Hoy Libia, Pakistán, Siria, México.
La fabricación mediática de México como Estado fallido
durante la transición Bush/Obama en la Casa Blanca (enero-febrero de 2009)
incluía la previsión de un colapso rápido y sorpresivo, lo que según el comando
central del Pentágono no dejaría más opción que la intervención militar directa
de Washington. Entonces, la posibilidad de un colapso fue atribuida al accionar
de grupos de la economía criminal y llevó a una acelerada militarización del
país, con la injerencia directa del Pentágono, la Agencia Central de
Inteligencia, la Oficina Federal de Investigación, la agencia antidrogas DEA y
otras dependencias estadunidenses en el territorio nacional, bajo la mampara de
la Iniciativa Mérida, símil del Plan Colombia.
De manera sospechosa, a mayor militarización –vía la
presencia del Ejército y la Marina de guerra en las calles y carreteras del
país– mayor violencia.
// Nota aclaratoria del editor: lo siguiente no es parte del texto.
--- src/rtl/flag_cond_unit.sv ---
// ZNCV flag register with a LIFO save stack, sticky stack error and a
// registered condition evaluator.
module flag_cond_unit
  import flag_cond_pkg::*;
#(
  parameter int unsigned STK_DEPTH = STK_DEPTH_DEF
) (
  input  logic       clk,
  input  logic       rst_n,
  input  logic [3:0] sta_in,
  input  logic [1:0] op_en,
  input  logic       sta_we,
  input  logic       push,
  input  logic       pop,
  input  logic       err_clr,
  input  logic       cond_req,
  input  logic [3:0] cond_code,
  output logic [3:0] flags,
  output logic       cond_valid,
  output logic       cond_true,
  output logic       stk_full,
  output logic       stk_empty,
  output logic       stk_err
);

  localparam int unsigned CNT_W = $clog2(STK_DEPTH + 1);
  localparam int unsigned IDX_W = (STK_DEPTH > 1) ? $clog2(STK_DEPTH) : 1;

  logic [CNT_W-1:0] count;
  logic [3:0]       stk_mem [STK_DEPTH];
  logic [3:0]       flags_next;
  logic [IDX_W-1:0] push_idx, pop_idx;
  logic             do_push, do_pop, err_set, eval_result;

  assign stk_full  = (count == CNT_W'(STK_DEPTH));
  assign stk_empty = (count == '0);

  // Simultaneous push and pop cancel out entirely, including error detection.
  assign do_push = push & ~pop & ~stk_full;
  assign do_pop  = pop & ~push & ~stk_empty;
  assign err_set = (push & ~pop & stk_full) | (pop & ~push & stk_empty);

  assign push_idx = IDX_W'(count);
  assign pop_idx  = IDX_W'(count - 1'b1);

  always_comb begin
    flags_next = flags;
    if (do_pop) begin
      flags_next = stk_mem[pop_idx];
    end else if (sta_we) begin
      case (op_class_e'(op_en))
        OP_ADDSUB, OP_MUL: flags_next = sta_in;
        default: begin
          flags_next[FLAG_Z] = sta_in[FLAG_Z];
          flags_next[FLAG_N] = sta_in[FLAG_N];
        end
      endcase
    end
  end

  always_ff @(posedge clk or negedge rst_n) begin
    if (!rst_n) begin
      flags      <= '0;
      count      <= '0;
      stk_err    <= 1'b0;
      cond_valid <= 1'b0;
      cond_true  <= 1'b0;
    end else begin
      flags      <= flags_next;
      cond_valid <= cond_req;
      cond_true  <= cond_req & eval_result;
      if (do_push) begin
        count <= count + 1'b1;
      end else if (do_pop) begin
        count <= count - 1'b1;
      end
      if (err_set) begin
        stk_err <= 1'b1;
      end else if (err_clr) begin
        stk_err <= 1'b0;
      end
    end
  end

  // Entry storage is left unreset; entries above the count are never read.
  always_ff @(posedge clk) begin
    if (do_push) begin
      stk_mem[push_idx] <= flags;
    end
  end

  cond_eval u_cond_eval (
    .flags     (flags),
    .cond_code (cond_code),
    .result    (eval_result)
  );

endmodule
Una violencia caótica y de apariencia demencial, que de
manera encubierta fue alentada y potenciada por grupos paramilitares y
mercenarios que actúan bajo la fachada de empresas de contratistas privados,
según el guión diseñado por el Pentágono en marzo de 2005. Igual que antes en
Colombia y Afganistán y, después de la invasión, en Irak.
Pero dado que en México los movimientos rebeldes
permanecen en una tregua armada y de acumulación de fuerzas, a través del
terrorismo mediático se han venido impulsando matrices de opinión que permitan
la aplicación de prácticas contrainsurgentes afines a la dominación de espectro
completo y la guerra de ocupación integral, tales como narcoinsurgencia y
narcoterrorismo, utilizadas de manera reiterada por la secretaria de Estado,
Hillary Clinton, y otros funcionarios estadunidenses.